WORK REQUEST – Count every line in the following entries where the word "columns" appears. Give the count alone.

Saved data entries

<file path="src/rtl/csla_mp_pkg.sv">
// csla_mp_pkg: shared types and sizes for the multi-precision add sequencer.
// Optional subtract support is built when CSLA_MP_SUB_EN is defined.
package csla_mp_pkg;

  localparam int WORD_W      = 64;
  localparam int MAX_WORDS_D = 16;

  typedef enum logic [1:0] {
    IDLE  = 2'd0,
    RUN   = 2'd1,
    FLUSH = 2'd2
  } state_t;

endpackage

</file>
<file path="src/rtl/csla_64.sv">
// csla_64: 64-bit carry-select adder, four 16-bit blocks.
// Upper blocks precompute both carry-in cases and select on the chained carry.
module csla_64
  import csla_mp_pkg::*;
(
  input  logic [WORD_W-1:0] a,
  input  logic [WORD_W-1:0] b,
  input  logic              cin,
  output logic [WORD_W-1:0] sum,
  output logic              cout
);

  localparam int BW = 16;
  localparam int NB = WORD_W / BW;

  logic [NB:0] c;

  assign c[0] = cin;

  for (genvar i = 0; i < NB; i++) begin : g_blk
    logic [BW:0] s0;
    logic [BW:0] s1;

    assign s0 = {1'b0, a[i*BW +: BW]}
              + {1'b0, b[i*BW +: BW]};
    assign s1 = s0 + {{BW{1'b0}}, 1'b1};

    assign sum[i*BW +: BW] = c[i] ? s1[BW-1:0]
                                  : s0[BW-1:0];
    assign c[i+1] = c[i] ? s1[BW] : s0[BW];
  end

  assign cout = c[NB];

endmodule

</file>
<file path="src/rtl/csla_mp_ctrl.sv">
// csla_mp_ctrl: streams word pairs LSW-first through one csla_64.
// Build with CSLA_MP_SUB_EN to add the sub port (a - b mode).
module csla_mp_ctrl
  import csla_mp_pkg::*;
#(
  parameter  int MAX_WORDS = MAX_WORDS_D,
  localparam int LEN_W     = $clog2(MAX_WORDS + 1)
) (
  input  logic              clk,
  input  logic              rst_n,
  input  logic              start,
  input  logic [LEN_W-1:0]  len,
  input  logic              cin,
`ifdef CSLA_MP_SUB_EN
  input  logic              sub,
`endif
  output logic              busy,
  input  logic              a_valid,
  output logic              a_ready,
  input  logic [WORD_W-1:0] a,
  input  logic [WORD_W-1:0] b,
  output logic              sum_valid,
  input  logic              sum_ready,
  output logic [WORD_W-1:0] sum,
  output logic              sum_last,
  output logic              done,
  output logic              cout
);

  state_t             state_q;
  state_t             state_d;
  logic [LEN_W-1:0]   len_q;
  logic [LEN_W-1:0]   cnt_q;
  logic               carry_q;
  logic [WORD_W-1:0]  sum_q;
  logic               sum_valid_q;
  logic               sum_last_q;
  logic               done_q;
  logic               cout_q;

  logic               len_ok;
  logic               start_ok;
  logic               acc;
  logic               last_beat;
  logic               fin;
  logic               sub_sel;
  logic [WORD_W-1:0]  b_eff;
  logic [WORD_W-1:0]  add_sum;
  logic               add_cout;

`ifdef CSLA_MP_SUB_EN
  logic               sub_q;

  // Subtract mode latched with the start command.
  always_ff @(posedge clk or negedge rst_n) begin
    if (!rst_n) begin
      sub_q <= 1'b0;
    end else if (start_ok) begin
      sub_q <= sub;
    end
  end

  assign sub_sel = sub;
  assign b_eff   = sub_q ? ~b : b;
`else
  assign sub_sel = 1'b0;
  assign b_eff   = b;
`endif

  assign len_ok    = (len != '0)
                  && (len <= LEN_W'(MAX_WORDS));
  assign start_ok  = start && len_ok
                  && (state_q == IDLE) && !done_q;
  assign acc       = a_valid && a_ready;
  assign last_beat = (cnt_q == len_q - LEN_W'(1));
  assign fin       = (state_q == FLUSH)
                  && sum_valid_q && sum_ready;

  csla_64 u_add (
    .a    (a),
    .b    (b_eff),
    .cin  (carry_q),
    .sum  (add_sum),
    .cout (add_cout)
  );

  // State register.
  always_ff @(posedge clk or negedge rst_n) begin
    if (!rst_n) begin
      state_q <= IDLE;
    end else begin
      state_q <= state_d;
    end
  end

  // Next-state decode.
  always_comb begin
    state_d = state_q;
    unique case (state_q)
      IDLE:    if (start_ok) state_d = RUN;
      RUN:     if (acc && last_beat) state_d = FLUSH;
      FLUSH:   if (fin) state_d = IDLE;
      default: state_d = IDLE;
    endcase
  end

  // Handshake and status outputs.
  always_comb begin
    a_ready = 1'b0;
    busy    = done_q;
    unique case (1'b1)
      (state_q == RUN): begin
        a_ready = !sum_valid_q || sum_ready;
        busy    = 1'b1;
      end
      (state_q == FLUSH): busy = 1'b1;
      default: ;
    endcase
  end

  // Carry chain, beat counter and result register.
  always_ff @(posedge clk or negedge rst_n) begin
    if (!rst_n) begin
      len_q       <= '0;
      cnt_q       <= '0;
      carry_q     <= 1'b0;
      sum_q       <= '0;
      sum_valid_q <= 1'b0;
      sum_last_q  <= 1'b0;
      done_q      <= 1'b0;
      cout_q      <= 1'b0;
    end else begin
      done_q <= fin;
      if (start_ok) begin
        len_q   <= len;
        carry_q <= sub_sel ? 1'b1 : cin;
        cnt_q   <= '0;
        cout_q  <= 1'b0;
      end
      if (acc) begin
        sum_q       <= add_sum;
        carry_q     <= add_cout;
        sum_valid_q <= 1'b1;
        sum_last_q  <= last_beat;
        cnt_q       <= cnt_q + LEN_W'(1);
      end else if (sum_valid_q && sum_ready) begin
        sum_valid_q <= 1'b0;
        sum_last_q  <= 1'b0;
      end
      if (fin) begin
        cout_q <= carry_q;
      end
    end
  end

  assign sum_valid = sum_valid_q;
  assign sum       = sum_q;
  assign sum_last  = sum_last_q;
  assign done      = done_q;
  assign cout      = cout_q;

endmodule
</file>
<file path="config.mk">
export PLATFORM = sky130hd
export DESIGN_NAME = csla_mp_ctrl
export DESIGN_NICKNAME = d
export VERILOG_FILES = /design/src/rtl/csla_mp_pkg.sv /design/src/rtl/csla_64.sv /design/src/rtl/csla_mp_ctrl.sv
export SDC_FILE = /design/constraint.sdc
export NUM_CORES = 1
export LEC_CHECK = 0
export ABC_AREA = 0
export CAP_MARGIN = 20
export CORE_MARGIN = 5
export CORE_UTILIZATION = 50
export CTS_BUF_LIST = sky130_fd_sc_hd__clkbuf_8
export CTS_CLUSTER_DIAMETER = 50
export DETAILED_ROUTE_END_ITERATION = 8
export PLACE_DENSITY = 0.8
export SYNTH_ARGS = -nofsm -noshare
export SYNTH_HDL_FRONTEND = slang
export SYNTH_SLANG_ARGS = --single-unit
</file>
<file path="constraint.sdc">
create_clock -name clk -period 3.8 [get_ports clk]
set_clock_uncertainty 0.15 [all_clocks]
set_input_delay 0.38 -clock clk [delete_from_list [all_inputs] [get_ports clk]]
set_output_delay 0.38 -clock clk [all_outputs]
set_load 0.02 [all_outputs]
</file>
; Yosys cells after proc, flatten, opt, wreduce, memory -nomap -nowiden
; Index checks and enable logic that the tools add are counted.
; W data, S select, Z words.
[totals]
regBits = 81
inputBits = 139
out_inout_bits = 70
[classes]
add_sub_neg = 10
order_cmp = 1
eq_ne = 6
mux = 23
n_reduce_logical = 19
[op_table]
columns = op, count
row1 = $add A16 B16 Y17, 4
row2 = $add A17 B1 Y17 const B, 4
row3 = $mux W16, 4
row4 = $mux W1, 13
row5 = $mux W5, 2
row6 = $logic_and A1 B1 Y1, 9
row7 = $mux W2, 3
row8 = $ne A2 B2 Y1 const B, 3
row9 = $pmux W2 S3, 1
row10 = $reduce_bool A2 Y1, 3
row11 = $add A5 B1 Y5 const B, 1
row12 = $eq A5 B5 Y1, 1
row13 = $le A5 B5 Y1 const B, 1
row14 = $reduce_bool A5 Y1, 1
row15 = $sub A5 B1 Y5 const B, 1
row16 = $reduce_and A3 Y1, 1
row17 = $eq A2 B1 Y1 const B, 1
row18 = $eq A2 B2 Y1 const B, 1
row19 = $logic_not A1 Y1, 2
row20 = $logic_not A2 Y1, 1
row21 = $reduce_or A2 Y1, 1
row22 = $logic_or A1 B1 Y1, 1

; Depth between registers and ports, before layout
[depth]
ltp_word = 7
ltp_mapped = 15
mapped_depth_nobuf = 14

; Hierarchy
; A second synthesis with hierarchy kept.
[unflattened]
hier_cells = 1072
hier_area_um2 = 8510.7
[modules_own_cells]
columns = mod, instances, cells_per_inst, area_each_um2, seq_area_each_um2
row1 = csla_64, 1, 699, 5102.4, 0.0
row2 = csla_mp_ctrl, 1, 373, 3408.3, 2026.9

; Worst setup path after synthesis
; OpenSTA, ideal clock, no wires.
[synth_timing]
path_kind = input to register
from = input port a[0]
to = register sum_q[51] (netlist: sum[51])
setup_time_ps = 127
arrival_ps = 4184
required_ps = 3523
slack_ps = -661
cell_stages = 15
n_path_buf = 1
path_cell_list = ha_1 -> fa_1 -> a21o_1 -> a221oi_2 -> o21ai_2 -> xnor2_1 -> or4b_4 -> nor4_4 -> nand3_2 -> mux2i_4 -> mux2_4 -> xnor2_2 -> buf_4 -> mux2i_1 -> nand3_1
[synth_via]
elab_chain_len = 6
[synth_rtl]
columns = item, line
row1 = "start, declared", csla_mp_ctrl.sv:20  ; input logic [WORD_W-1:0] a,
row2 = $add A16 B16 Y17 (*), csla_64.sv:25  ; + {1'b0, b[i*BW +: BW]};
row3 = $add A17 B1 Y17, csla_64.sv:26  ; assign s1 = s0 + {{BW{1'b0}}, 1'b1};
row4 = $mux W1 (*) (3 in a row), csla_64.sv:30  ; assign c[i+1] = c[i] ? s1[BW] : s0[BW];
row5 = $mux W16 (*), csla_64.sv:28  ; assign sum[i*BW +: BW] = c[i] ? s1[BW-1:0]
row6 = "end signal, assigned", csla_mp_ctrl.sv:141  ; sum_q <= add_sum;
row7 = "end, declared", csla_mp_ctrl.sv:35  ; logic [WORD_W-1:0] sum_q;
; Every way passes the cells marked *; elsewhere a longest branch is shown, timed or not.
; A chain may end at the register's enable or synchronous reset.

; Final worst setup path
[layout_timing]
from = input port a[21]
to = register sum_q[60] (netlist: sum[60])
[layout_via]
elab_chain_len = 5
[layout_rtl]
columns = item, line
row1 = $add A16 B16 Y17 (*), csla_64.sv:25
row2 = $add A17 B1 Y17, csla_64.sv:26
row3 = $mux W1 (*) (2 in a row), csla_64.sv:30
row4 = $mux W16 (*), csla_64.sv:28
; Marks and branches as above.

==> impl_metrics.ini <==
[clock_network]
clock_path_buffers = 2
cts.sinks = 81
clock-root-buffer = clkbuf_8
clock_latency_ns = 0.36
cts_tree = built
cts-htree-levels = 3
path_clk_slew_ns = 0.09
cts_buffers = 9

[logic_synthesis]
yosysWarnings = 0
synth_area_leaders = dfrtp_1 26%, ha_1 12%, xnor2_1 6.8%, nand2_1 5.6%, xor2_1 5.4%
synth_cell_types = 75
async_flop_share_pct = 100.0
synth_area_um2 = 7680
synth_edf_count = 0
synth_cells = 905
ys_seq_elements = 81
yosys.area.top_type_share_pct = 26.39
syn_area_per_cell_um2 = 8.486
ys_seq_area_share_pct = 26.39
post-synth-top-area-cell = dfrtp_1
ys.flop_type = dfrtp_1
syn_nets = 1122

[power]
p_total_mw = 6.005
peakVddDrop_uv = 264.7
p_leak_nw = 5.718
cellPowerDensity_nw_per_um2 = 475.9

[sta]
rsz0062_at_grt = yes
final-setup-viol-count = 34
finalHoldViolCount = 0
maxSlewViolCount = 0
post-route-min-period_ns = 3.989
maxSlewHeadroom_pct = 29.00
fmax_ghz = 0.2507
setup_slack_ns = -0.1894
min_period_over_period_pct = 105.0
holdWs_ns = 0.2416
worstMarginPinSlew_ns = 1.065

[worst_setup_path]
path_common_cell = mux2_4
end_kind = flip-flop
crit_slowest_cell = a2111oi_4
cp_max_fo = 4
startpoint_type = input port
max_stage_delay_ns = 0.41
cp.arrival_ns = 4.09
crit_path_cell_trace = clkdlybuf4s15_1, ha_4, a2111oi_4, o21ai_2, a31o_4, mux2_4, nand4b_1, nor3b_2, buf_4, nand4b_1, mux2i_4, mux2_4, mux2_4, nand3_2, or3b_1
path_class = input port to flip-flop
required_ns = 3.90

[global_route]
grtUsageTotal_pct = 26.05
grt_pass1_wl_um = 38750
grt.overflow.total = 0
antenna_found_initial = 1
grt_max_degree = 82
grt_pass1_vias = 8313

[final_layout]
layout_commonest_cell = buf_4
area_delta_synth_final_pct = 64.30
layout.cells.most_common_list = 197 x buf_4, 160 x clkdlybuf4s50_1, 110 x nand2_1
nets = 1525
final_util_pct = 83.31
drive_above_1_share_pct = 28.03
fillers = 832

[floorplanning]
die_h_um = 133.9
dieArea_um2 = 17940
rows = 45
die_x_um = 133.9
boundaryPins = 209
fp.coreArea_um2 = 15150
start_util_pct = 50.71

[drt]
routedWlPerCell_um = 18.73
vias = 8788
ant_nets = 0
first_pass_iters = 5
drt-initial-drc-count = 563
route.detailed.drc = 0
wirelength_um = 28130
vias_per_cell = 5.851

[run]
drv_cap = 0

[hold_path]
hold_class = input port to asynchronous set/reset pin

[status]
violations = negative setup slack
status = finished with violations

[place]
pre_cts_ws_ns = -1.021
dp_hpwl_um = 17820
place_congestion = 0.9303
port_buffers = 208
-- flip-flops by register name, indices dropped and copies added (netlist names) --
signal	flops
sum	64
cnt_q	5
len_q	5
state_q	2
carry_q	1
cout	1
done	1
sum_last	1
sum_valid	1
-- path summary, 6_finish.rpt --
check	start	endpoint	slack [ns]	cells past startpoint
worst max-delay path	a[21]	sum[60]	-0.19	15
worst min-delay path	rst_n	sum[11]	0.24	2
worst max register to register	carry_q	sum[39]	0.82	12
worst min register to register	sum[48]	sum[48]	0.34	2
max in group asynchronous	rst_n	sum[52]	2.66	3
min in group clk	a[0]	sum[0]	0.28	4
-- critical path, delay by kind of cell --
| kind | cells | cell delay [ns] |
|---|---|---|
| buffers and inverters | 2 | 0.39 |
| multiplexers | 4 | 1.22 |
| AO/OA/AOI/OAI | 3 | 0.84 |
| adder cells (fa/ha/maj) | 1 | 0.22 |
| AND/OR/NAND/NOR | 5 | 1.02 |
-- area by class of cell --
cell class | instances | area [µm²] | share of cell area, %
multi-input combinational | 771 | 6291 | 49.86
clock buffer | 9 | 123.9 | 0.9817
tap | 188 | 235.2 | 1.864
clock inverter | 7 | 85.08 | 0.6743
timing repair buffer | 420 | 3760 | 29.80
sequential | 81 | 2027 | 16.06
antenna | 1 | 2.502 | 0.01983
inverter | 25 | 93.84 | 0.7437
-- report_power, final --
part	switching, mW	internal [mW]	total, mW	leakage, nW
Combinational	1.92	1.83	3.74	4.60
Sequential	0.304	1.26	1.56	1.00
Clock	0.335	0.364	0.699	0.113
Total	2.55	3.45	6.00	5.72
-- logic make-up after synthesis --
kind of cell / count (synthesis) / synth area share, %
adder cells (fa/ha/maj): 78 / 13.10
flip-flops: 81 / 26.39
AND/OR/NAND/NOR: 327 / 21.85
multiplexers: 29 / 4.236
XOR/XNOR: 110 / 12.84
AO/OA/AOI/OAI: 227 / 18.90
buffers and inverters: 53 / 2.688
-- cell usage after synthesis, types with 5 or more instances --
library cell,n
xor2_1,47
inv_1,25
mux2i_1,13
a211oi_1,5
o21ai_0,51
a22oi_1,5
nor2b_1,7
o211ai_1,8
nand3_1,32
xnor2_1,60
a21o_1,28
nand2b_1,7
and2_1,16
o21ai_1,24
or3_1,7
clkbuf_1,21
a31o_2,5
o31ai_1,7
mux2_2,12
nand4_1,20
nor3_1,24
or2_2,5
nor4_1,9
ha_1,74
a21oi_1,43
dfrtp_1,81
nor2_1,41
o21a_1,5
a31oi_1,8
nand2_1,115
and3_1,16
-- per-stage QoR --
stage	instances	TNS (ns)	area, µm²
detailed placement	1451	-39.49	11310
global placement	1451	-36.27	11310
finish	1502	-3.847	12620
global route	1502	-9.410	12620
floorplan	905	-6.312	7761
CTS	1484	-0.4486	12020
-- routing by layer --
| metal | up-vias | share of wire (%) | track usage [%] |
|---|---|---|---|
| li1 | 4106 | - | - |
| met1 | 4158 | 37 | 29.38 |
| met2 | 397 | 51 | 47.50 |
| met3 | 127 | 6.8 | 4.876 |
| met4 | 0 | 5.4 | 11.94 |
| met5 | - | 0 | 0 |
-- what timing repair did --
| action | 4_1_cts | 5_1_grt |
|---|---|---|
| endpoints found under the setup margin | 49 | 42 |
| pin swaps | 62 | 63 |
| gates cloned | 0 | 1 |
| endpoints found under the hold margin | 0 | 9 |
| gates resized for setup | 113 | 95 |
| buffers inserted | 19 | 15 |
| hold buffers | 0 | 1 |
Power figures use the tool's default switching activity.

RESPONSE FOR THIS EXERCISE – 4